§ What you are asked to do
Print this span of the material below exactly: the line with "logic stop_share;", the line with "move to stand-alone", and every line between them, but nothing else.

§ Data extracts
===== src/hw/xreg3_ctrl.sv =====
// Control logic of the third supply regulator with external pass device
`timescale 1ns/1ns
`include "xreg3_map.svh"
// Behaviour
// - Enable written in normal mode with share bit clear locks stand-alone.
// - First share bit write locks load sharing; enable bit then ignored.
// - Chosen configuration stays fixed while powered, also over soft reset.
// - Stand-alone lock ignores configuration changes without raising SPI error.
// - Load-sharing lock flags SPI error on any change, keeps configuration.
// - Stand-alone output still switched on and off by enable bit.
// - Stand-alone voltage select: zero 3.3V, one 1.8V; ignored when sharing.
// - Mode table: init and fail-safe off; sharing sleep off, restart on.
// - Sharing off in stop unless keep-in-stop bit set; share bit stays.
// - Battery low turns regulator off unless keep-on bit; recovers itself.
// - Stand-alone shunt limit sets overcurrent flag; clear only after it ends.
// - Stand-alone output undervoltage reported by undervoltage flag.
// - Sharing never raises undervoltage or overcurrent flags; off in fail-safe.
// - Stop uses low-power stage, adds high-power by drive current hysteresis.
module xreg3_ctrl
   import xreg3_pkg::*;
#(
   parameter int MODE_W = `XREG3_MODE_W,
   parameter int PIN_COUNT = 5
) (
   input wire logic clk_sys_in,
   input wire logic rst_b_in,
   input wire logic soft_reset_in,
   input wire logic [`XREG3_MODE_W-1:0] chip_mode_in,
   input wire logic ctrl_write_in,
   input wire xreg3_ctrl_t ctrl_in,
   input wire logic oc_clear_in,
   input wire logic battery_low_in,
   input wire logic shunt_limit_in,
   input wire logic output_low_in,
   input wire logic drive_above_high_in,
   input wire logic drive_below_low_in,
   output xreg3_ctrl_t ctrl_out,
   output xreg3_stat_t stat_out,
   output logic spi_error_out,
   output logic config_locked_out,
   output logic share_mode_out,
   output logic regulator_on_out,
   output logic current_limit_out,
   output logic select_1v8_out,
   output logic low_power_stage_out,
   output logic high_power_stage_out
);
   // ****************************************
   // Elaboration checks
   // ****************************************
   // The mode decoder and the pin bundle below are written for these sizes
   initial begin
      if (MODE_W != `XREG3_MODE_W) begin
         $error("MODE_W must match the mode code width");
      end
      if (PIN_COUNT != 5) begin
         $error("PIN_COUNT must be five");
      end
   end

   // ****************************************
   // Decoding helpers
   // ****************************************
   // Mode compare used by several decoders
   function automatic logic mode_is(
      input logic [MODE_W-1:0] mode,
      input logic [MODE_W-1:0] code
   );
      return mode == code;
   endfunction

   // Sticky flag update: an event in the clear cycle is never lost
   function automatic logic sticky_next(
      input logic cur,
      input logic set,
      input logic clr
   );
      logic result;
      result = cur;
      if (set) begin
         result = 1'b1;
      end else if (clr) begin
         result = 1'b0;
      end
      return result;
   endfunction

   // ****************************************
   // Pin synchronisation
   // ****************************************
   // Pins are asynchronous levels, so two stages precede every reader
   logic [PIN_COUNT-1:0] pins_sync;
   logic batt_low_s;
   logic shunt_s;
   logic out_low_s;
   logic drv_hi_s;
   logic drv_lo_s;
   xreg3_sync #(.WIDTH(PIN_COUNT)) u_sync (
      .clk_sys_in(clk_sys_in),
      .rst_b_in(rst_b_in),
      .async_in({battery_low_in, shunt_limit_in, output_low_in,
         drive_above_high_in, drive_below_low_in}),
      .sync_out(pins_sync)
   );
   assign {batt_low_s, shunt_s, out_low_s, drv_hi_s, drv_lo_s} = pins_sync;

   // ****************************************
   // Configuration lock
   // ****************************************
   // Held only by power-on reset; soft reset clears software bits only
   xreg3_cfg_t cfg_reg;
   xreg3_cfg_t cfg_next;
   xreg3_ctrl_t ctrl_reg;
   xreg3_ctrl_t ctrl_next;
   logic spi_err_reg;
   logic oc_reg;
   logic uv_reg;
   logic hp_reg;
   logic in_normal;
   logic in_stop;
   logic share;
   logic alone;
   logic cfg_change;
   logic err_set;
   logic mode_on;
   logic supply_ok;
   logic spi_err_next;
   logic oc_set;
   logic oc_clr;
   logic oc_next;
   logic uv_next;
   logic locked;
   logic share_flip;
   logic enable_ask;
   logic want_share;
   logic want_alone;
   logic hold_alone;
   logic stop_share;

   // ****************************************
   // Configuration write decode
   // ****************************************
   assign in_normal = mode_is(chip_mode_in, `XREG3_MODE_NORMAL);
   assign in_stop = mode_is(chip_mode_in, `XREG3_MODE_STOP);
   assign share = cfg_reg == XREG3_CFG_SHARE;
   assign alone = cfg_reg == XREG3_CFG_ALONE;
   assign locked = cfg_reg != XREG3_CFG_NONE;
   // Enable set while sharing counts as an attempt to move to stand-alone
   assign share_flip = ctrl_in.load_share_select != ctrl_reg.load_share_select;
   assign enable_ask = ctrl_in.aux_reg_enable;
   assign cfg_change = ctrl_write_in && (share_flip || enable_ask);
   assign err_set = share && cfg_change;
   // Share bit wins over enable so a mixed first write picks sharing
   assign want_share = !locked && ctrl_write_in && ctrl_in.load_share_select;
   assign want_alone = !locked && ctrl_write_in &&
      ctrl_in.aux_reg_enable && in_normal;

   always_comb begin
      cfg_next = cfg_reg;
      if (want_share) begin
         cfg_next = XREG3_CFG_SHARE;
      end else if (want_alone) begin
         cfg_next = XREG3_CFG_ALONE;
      end
   end

   // ****************************************
   // Lock and control registers
   // ****************************************
   // Soft reset keeps the share bit so sharing resumes after it
   always_comb begin
      ctrl_next = ctrl_reg;
      if (soft_reset_in) begin
         ctrl_next = '0;
         ctrl_next.load_share_select = share;
      end else if (ctrl_write_in) begin
         ctrl_next = ctrl_in;
         // lock keeps share bit fixed once configured
         if (share) begin
            ctrl_next.load_share_select = 1'b1;
            ctrl_next.aux_reg_enable = 1'b0;
         end else if (alone || cfg_next == XREG3_CFG_ALONE) begin
            ctrl_next.load_share_select = 1'b0;
         end
      end
   end

   always_ff @(posedge clk_sys_in or negedge rst_b_in) begin
      if (!rst_b_in) begin
         cfg_reg <= XREG3_CFG_NONE;
      end else begin
         cfg_reg <= cfg_next;
      end
   end

   always_ff @(posedge clk_sys_in or negedge rst_b_in) begin
      if (!rst_b_in) begin
         ctrl_reg <= '0;
      end else begin
         ctrl_reg <= ctrl_next;
      end
   end

   // ****************************************
   // SPI error flag
   // ****************************************
   // Set wins over a clear in the same cycle
   assign spi_err_next = sticky_next(spi_err_reg, err_set,
      oc_clear_in || soft_reset_in);
   always_ff @(posedge clk_sys_in or negedge rst_b_in) begin
      if (!rst_b_in) begin
         spi_err_reg <= 1'b0;
      end else begin
         spi_err_reg <= spi_err_next;
      end
   end

   // ****************************************
   // Regulator on/off by mode and supply
   // ****************************************
   assign supply_ok = !batt_low_s || ctrl_reg.keep_on_at_supply_low;
   // Stand-alone holds its normal-mode choice through low-power modes
   assign hold_alone = alone && ctrl_reg.aux_reg_enable;
   assign stop_share = share && ctrl_reg.share_keep_in_stop;

   always_comb begin
      mode_on = 1'b0;
      case (chip_mode_in)
         `XREG3_MODE_INIT: mode_on = 1'b0;
         `XREG3_MODE_FAILSAFE: mode_on = 1'b0;
         `XREG3_MODE_NORMAL: mode_on = share || ctrl_reg.aux_reg_enable;
         `XREG3_MODE_STOP: mode_on = stop_share || hold_alone;
         `XREG3_MODE_SLEEP: mode_on = hold_alone;
         `XREG3_MODE_RESTART: mode_on = share || ctrl_reg.aux_reg_enable;
         default: mode_on = 1'b0;
      endcase
   end

   // ****************************************
   // Flags and output stages
   // ****************************************
   // Set only while the output drives, so an idle shunt cannot latch it
   assign oc_set = alone && regulator_on_out && shunt_s;
   assign oc_clr = oc_clear_in && !shunt_s;
   assign oc_next = sticky_next(oc_reg, oc_set, oc_clr);
   always_ff @(posedge clk_sys_in or negedge rst_b_in) begin
      if (!rst_b_in) begin
         oc_reg <= 1'b0;
      end else begin
         oc_reg <= oc_next;
      end
   end

   // Undervoltage flag follows the output level; masked when sharing
   assign uv_next = alone && regulator_on_out && out_low_s;
   always_ff @(posedge clk_sys_in or negedge rst_b_in) begin
      if (!rst_b_in) begin
         uv_reg <= 1'b0;
      end else begin
         uv_reg <= uv_next;
      end
   end

   // Hysteresis between the two drive current thresholds
   always_ff @(posedge clk_sys_in or negedge rst_b_in) begin
      if (!rst_b_in) begin
         hp_reg <= 1'b0;
      end else if (!in_stop) begin
         hp_reg <= 1'b0;
      end else if (drv_hi_s) begin
         hp_reg <= 1'b1;
      end else if (drv_lo_s) begin
         hp_reg <= 1'b0;
      end
   end


   // ****************************************
   // Output stages
   // ****************************************
   // An unconfigured regulator stays off whatever the mode asks
   assign regulator_on_out = mode_on && supply_ok && locked;
   assign current_limit_out = alone && shunt_s;
   assign select_1v8_out = alone && ctrl_reg.output_voltage_select;
   // Stop runs lean; the big stage joins only under heavy drive
   assign low_power_stage_out = regulator_on_out && in_stop;
   assign high_power_stage_out = regulator_on_out && (!in_stop || hp_reg);

   // ****************************************
   // Status outputs
   // ****************************************
   assign ctrl_out = ctrl_reg;
   assign stat_out.aux_overcurrent_flag = oc_reg && !share;
   assign stat_out.aux_undervoltage_flag = uv_reg;
   assign spi_error_out = spi_err_reg;
   assign config_locked_out = locked;
   assign share_mode_out = share;
endmodule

§ Task solution
   logic stop_share;

   // ****************************************
   // Configuration write decode
   // ****************************************
   assign in_normal = mode_is(chip_mode_in, `XREG3_MODE_NORMAL);
   assign in_stop = mode_is(chip_mode_in, `XREG3_MODE_STOP);
   assign share = cfg_reg == XREG3_CFG_SHARE;
   assign alone = cfg_reg == XREG3_CFG_ALONE;
   assign locked = cfg_reg != XREG3_CFG_NONE;
   // Enable set while sharing counts as an attempt to move to stand-alone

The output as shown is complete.